An anxious and a secure
can work, a secure and a secure can work but no-one wants to know avoiders,
so avoiders are long-term bachelors, good-time women and all the dates
we go on with people we only see a few times, or for maybe 3 months, just
before the 'I Love you's' appear, or in long term relationships where
we wonder why they're still together. Apparently 'avoiders' do want a
relationship but don't know how to get it or ask for it or can't help
fighting it and if you're with one and at your wits ends and just can't
leave, then the best thing you can do is just stick it out knowing that
they are a traveller at heart and let them have their weird escaping moments
alone and affairs and drug taking and all that, all escapist tendancies....and
be a martyr for the rest of your life.
I would buy the book
if you're single and dating as it may save you one hell of a ride and
basically it advocates at some point early in a relationship, if you want
to save time and money, to declare that (if this is what you want of course)

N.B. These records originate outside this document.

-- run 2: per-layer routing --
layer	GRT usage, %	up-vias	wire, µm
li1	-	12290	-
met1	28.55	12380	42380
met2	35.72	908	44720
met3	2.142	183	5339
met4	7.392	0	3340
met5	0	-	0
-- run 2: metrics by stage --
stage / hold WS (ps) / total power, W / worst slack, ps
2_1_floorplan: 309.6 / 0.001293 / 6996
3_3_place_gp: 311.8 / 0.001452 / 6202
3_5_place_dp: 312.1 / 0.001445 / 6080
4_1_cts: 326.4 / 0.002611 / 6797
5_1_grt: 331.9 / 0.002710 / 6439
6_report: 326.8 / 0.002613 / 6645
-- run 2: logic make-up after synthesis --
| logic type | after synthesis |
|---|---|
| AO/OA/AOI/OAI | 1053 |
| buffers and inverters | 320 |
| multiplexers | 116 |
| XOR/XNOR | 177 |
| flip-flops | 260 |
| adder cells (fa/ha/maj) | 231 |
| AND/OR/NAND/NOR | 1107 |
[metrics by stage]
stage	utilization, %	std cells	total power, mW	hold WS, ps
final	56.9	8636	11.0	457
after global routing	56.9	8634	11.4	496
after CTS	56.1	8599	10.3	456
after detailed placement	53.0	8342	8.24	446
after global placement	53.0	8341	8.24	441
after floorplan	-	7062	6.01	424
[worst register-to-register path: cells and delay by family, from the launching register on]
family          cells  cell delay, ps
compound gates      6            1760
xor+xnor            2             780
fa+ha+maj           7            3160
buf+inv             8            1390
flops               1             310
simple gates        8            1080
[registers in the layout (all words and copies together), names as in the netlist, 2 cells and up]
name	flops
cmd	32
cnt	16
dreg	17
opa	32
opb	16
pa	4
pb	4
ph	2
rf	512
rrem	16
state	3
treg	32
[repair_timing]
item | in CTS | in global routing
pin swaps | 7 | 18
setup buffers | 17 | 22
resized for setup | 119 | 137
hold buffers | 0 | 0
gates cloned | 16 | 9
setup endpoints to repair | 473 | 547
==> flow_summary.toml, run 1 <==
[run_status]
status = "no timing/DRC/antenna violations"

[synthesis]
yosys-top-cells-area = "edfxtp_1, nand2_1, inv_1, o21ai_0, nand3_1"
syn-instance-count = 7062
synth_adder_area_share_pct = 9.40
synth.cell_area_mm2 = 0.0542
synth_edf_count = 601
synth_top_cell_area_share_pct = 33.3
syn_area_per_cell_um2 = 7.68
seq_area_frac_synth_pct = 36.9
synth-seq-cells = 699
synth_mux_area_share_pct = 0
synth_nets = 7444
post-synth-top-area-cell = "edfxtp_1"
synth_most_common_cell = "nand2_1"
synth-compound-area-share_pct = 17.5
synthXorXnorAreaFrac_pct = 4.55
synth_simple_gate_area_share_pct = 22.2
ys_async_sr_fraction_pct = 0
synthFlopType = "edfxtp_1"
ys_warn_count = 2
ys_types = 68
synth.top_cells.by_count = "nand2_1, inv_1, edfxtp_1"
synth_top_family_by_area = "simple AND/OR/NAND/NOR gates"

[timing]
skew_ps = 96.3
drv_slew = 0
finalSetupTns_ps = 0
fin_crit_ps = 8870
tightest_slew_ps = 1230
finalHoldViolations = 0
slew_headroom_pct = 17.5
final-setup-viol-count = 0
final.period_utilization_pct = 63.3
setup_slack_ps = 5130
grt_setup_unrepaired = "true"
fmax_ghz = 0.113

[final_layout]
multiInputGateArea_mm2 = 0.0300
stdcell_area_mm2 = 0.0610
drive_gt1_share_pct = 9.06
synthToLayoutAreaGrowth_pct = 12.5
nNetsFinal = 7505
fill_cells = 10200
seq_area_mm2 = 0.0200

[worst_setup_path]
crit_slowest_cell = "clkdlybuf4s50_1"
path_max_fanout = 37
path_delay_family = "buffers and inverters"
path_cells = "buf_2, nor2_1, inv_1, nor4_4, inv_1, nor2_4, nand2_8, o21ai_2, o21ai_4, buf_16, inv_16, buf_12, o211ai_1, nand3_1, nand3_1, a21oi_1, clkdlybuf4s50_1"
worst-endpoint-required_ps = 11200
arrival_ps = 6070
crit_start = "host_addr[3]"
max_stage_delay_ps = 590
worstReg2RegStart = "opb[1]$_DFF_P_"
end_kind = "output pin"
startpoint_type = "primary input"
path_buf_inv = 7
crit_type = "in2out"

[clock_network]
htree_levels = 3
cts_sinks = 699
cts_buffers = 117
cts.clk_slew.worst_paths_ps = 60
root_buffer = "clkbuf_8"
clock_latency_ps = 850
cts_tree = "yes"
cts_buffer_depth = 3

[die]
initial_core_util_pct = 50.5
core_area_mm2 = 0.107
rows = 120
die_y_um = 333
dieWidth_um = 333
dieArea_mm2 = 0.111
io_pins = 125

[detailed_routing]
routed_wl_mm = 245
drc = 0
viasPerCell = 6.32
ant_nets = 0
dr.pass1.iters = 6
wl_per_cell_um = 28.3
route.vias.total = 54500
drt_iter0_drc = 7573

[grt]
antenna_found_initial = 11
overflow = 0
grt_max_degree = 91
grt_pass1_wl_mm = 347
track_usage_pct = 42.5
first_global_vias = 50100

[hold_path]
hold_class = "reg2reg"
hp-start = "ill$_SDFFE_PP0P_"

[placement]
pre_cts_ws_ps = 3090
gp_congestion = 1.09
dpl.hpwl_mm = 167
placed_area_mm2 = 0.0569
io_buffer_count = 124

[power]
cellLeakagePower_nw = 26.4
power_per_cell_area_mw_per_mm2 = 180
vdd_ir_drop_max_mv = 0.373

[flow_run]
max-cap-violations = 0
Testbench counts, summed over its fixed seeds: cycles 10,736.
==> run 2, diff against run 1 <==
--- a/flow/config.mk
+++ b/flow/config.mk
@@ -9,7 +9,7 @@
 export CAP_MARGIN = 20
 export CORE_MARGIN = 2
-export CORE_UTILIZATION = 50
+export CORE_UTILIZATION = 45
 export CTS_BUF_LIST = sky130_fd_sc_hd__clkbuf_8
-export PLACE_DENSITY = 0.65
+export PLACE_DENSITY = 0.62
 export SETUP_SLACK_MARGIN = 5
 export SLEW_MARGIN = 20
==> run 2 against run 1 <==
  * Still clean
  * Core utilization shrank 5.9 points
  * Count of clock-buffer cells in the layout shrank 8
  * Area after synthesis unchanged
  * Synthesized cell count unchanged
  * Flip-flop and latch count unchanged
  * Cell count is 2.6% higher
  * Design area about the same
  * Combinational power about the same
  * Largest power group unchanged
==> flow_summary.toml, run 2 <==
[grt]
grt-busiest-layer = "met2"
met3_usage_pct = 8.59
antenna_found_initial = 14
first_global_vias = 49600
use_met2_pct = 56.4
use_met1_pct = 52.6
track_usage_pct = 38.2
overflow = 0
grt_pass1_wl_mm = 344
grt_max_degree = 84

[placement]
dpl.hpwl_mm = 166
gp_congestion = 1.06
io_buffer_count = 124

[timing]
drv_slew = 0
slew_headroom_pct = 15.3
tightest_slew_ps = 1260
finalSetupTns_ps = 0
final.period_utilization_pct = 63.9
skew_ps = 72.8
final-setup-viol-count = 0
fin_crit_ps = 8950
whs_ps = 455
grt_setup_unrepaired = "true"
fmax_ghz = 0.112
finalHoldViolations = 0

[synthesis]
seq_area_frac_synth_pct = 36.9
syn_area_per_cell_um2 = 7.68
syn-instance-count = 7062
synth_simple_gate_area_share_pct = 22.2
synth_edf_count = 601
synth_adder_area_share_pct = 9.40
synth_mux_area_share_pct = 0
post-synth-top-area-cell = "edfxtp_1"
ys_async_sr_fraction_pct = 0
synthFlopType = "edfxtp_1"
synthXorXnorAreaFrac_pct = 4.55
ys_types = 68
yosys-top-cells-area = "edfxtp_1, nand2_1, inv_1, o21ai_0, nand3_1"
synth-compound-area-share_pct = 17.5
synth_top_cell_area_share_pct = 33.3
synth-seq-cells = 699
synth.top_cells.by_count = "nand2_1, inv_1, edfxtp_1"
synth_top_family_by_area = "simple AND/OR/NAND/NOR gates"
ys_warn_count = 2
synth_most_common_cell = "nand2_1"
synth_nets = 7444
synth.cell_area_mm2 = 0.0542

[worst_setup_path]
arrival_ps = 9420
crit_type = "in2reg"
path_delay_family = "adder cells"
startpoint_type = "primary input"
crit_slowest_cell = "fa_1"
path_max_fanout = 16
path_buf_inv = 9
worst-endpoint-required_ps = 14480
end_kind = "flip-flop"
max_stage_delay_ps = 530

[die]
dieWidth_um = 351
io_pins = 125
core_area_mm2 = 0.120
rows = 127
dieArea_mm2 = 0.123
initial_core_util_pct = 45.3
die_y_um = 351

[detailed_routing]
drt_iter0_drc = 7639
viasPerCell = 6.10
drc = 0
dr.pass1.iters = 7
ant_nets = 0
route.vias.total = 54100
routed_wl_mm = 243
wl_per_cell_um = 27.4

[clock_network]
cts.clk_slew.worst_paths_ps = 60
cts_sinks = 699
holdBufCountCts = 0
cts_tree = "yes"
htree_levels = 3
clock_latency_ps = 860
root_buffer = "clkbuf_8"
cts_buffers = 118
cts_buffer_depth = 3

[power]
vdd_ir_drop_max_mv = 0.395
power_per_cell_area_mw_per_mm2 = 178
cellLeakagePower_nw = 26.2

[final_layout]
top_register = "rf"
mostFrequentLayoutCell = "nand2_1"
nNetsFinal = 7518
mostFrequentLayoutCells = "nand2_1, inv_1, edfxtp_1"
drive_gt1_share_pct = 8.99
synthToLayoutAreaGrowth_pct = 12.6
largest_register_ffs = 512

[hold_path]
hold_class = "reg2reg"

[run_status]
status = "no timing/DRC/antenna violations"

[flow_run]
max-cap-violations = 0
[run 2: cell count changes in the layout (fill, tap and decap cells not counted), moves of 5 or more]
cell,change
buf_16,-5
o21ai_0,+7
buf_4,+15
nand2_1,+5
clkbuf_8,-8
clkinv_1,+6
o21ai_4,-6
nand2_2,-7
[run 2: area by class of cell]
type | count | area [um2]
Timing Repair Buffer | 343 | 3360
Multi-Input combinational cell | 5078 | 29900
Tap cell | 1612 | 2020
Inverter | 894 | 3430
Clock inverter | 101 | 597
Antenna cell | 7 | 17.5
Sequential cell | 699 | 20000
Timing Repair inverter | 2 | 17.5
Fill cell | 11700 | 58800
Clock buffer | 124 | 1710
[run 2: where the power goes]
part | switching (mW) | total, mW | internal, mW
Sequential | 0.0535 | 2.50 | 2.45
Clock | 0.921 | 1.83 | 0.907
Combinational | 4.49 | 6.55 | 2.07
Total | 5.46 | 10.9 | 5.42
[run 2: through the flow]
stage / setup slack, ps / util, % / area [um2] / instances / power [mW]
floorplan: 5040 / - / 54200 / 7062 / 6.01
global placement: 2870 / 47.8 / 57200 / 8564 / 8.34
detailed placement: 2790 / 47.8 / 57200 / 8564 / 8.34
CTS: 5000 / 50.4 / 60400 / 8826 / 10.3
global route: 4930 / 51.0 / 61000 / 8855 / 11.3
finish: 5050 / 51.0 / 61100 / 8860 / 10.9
Background: an optimization exercise with open tools, aiming at small area. Do not read the settings as production practice. Only simulation tests tie the RTL to the original design; equivalence was not proved. Power and IR drop assume default switching activity.

## rtc_eqk
module rtc_eqk (
    input  wire        clk,
    input  wire        rst,
    input  wire        c_valid,
    input  wire [39:0] c_cmd,
    output wire        c_ready,
    output reg         c_rvalid,
    output reg  [31:0] c_rdata,
    input  wire        p_valid,
    input  wire [39:0] p_cmd,
    output reg         p_rvalid,
    output reg  [31:0] p_rdata,
    input  wire        t_valid,
    input  wire [39:0] t_cmd,
    input  wire        x_valid,
    input  wire [39:0] x_cmd
);
    localparam [7:0] OP_INIT     = 8'h01;
    localparam [7:0] OP_SETIVL   = 8'h02;
    localparam [7:0] OP_NOW8     = 8'h03;
    localparam [7:0] OP_NOW16    = 8'h04;
    localparam [7:0] OP_NOW32    = 8'h05;
    localparam [7:0] OP_EL8      = 8'h06;
    localparam [7:0] OP_EL16     = 8'h07;
    localparam [7:0] OP_EL32     = 8'h08;
    localparam [7:0] OP_WAIT     = 8'h09;
    localparam [7:0] OP_PUT      = 8'h10;
    localparam [7:0] OP_GET      = 8'h11;
    localparam [7:0] OP_FLUSH    = 8'h12;
    localparam [7:0] OP_KEYINIT  = 8'h20;
    localparam [7:0] OP_KEYSTEP  = 8'h21;
    localparam [7:0] OP_KEYPR    = 8'h22;
    localparam [7:0] OP_STATUS   = 8'h30;
    localparam [7:0] OP_TICK     = 8'h40;
    localparam [7:0] OP_WAKE     = 8'h41;
    localparam [1:0] PORT_C = 2'd0;
    localparam [1:0] PORT_P = 2'd1;
    localparam [2:0] KS_UP     = 3'd0;
    localparam [2:0] KS_DOWN   = 3'd1;
    localparam [2:0] KS_READY  = 3'd2;
    localparam [2:0] KS_PRESS  = 3'd3;
    localparam [2:0] KS_REPEAT = 3'd4;
    function op_legal;
        input [7:0] op;
        begin
            case (op)
                8'h01, 8'h02, 8'h03, 8'h04, 8'h05, 8'h06, 8'h07, 8'h08, 8'h09,
                8'h10, 8'h11, 8'h12, 8'h20, 8'h21, 8'h22, 8'h30, 8'h40, 8'h41:
                    op_legal = 1'b1;
                default: op_legal = 1'b0;
            endcase
        end
    endfunction
    function [2:0] fault_cp;
        input        is_p;
        input [39:0] w;
        reg port_ok, n_lo, n_mid, n_16, n_hi, resv;
        begin
            port_ok = 1'b0;
            n_lo = 1'b0; n_mid = 1'b0; n_16 = 1'b0; n_hi = 1'b0;
            case (w[39:32])
                8'h01, 8'h02: begin port_ok = !is_p; n_16 = 1'b1; n_hi = 1'b1; end
  ...
Size: roughly 2400 cells after synthesis, about 730 flip-flops, ~32000 µm² of cells after synthesis.
==> flow/config.mk <==
export PLATFORM = sky130hd
export DESIGN_NAME = rtc_eqk
export DESIGN_NICKNAME = rtc_eqk
export VERILOG_FILES = /design/flow/design.v
export SDC_FILE = /design/flow/constraint.sdc
export NUM_CORES = 4
export LEC_CHECK = 0
export CAP_MARGIN = 10
export CORE_MARGIN = 2
export CORE_UTILIZATION = 60
export SLEW_MARGIN = 10
==> flow/constraint.sdc <==
create_clock -name core_clock -period 12.0 [get_ports {clk}]
set_input_delay 2.4000 -clock core_clock [delete_from_list [all_inputs] [get_ports {clk}]]
set_output_delay 2.4000 -clock core_clock [all_outputs]
set_load 0.01 [all_outputs]
standard.sh (not shown) runs the stock make flow with config.mk's settings and CLKGATE_MAP_FILE= SYNTH_SCRIPT=/design/flow/synth_recipe.tcl, a recipe that flattens the netlist after the stock synthesis.
==> flow/flow/run.sh <==
#!/bin/bash
# The standard layout (standard.sh: the standard flow's synthesis and ORFS flow), with three
# changes:
#  - ABC maps the combinational logic with an area-oriented script
#    (flow/area.abc: &nf with the delay constraint relaxed); everything else in
#    the synthesis, registers included, is synth_recipe.tcl unchanged;
#  - port buffers use the smallest buffer;
#  - the clock tree uses fewer, larger leaf clusters without dummy loads.
set -euo pipefail
W=$(pwd)
{
    head -n 1 synth_recipe.tcl
    echo "proc abc {args} { set i [lsearch \$args -script]; if {\$i >= 0} { lset args [expr {\$i + 1}] $W/flow/area.abc }; yosys abc {*}\$args }"
    tail -n +2 synth_recipe.tcl
} > area_synth.tcl
CTS="-sink_clustering_enable -repair_clock_nets -dont_use_dummy_load"
CTS="$CTS -buf_list sky130_fd_sc_hd__clkbuf_8 -sink_clustering_size 18 -sink_clustering_max_diameter 60"
bash standard.sh \
    "SYNTH_SCRIPT=$W/area_synth.tcl" \
    "BUFFER_PORTS_ARGS=-buffer_cell sky130_fd_sc_hd__buf_1" \
    "CTS_ARGS=$CTS" \
    finish > standard.log 2>&1
==> flow/flow/area.abc <==
&get -n
&st
&dch -f
&nf -R 1000 -p
&st
&syn2
&if -g -K 6
&synch2
&nf -R 1000 -p
&st
&dch -f
&nf -R 1000 -p
&st
&syn2
&if -g -K 6
&synch2
&nf -R 1000 -p
&st
&dch -f
&nf -R 1000 -p
&put
topo
stime -c
dnsize -c
The first run produced a clean layout.
Then changed:
--- a/flow/flow/run.sh
+++ b/flow/flow/run.sh
@@ -17 +17 @@
-CTS="$CTS -buf_list sky130_fd_sc_hd__clkbuf_8 -sink_clustering_size 18 -sink_clustering_max_diameter 60"
+CTS="$CTS -buf_list sky130_fd_sc_hd__clkbuf_8 -sink_clustering_size 15 -sink_clustering_max_diameter 60"
Outcome: Synthesized area does not change. Design area is about the same. Power rose slightly. Clock-buffer cell count rose by 6. Sequential share of layout area fell by 0.12 points. Worst hold slack got worse by 6.7 ps. Core utilization rose by 0.15 points. Critical path depth stays the same.

-- static timing again, ports no longer ideal --
No port has a modelled driver above. Below, the same layouts with a new extraction and two added sets of constraints. Step 1: set_driving_cell puts a clkbuf_16 on clk and a buf_2 on each other input, an assumption about the parent block. Step 2 adds t to the input delays and takes it off the output delays; t is the mean of the earliest and latest rising clock arrival at the registers after step 1. Input paths then give back, and output paths get back, about the clock's delay inside the block. Slacks: ideal ports / drivers / drivers and shift; pairs: ideal ports / drivers.
| run | t (ns) | setup slack, ns | worst register clock-pin slew, ns | worst data-port slew with drivers (ns) |
|---|---|---|---|---|
| the first run | 0.717 | 1.043 / 1.083 / 0.366 | 0.12 / 0.12 | 0.10 |
| the second run | 0.736 | 1.057 / 1.095 / 0.359 | 0.11 / 0.11 | 0.10 |
After both steps setup and hold are still met in every run listed. The setup slack of the second run, which loses most, moves by +0.038 ns with the drivers and by -0.698 ns with both steps.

'I want a secure long-term relationship, marriage and kids and everything
that goes with that, and if you don't want that it's better that we stop
seeing eachother and wasting any more time' and see what they say, apparently
a 'secure' person would happily agree to sticking it out as they felt
similar or they'd answer in a perfectly harmless manner that would not
cause offence nor give you false hope, if however they were 'avoider'
they would run like hell metaphorically speaking and though not show they
cards straight away as 'avoiders' tend to hold on to things when they
feel them slipping away, perhaps after a few days of thought on the matter,
during which time they wouldn't call as often, they'd say they'd call
and then not etc etc and make your life hell (there's the clue) and they'd
be off, the clue is to do it early on, so you're not bothered when they
don't call and can move on without a glance back. The book gives you vital
conversational clues to look out for to work out if this person is a loser
or not, a well worth the cost tool if only for that!
And the other thing
this book does is it helps you get over previous relationships by effectively
telling you why your exes were exes and so you can stop blaming yourself
and in most cases you will find 'avoider's lurking far and wide in your
history archives....fascinating stuff.
To get to the point
of 'Men are from Mars, Women are from Venus' by John Gray, basically if
you want a man to do something, say 'Would you xxx or Will you xxx' and
never say 'Can you xxx or Could you xxx' as it questions his ability to
do the job, whereas 'would' and 'will' are simply requesting his back-up,
and there's a rubber-band thing about men needing their space every now
and then and we have to let them loose on their rather long rubber band
as they'll always bounce back...so I'm guessing they get abit 'avoidery'
every now and then and then their overwhelming need for 'security' brings
them back home OR ELSE the writer should have read the book I consider
above about attachment as actually, and he missed a point here, possibly
he and most men he dealt with in the book are 'avoiders' who were with
'anxious' women who had a problem letting their husband have the odd affair,
strange that, and so didn't let them 'twang' back on their rubber band
when they realised their 'secretary, best friend, friends sister/mother...insert
your own worst enemy here' wasn't quite up to muster and so relationships
ended....In summary, I'd say it's best to avoid 'avoiders'. Voila, sorted
the whole of the human race out in a sentence!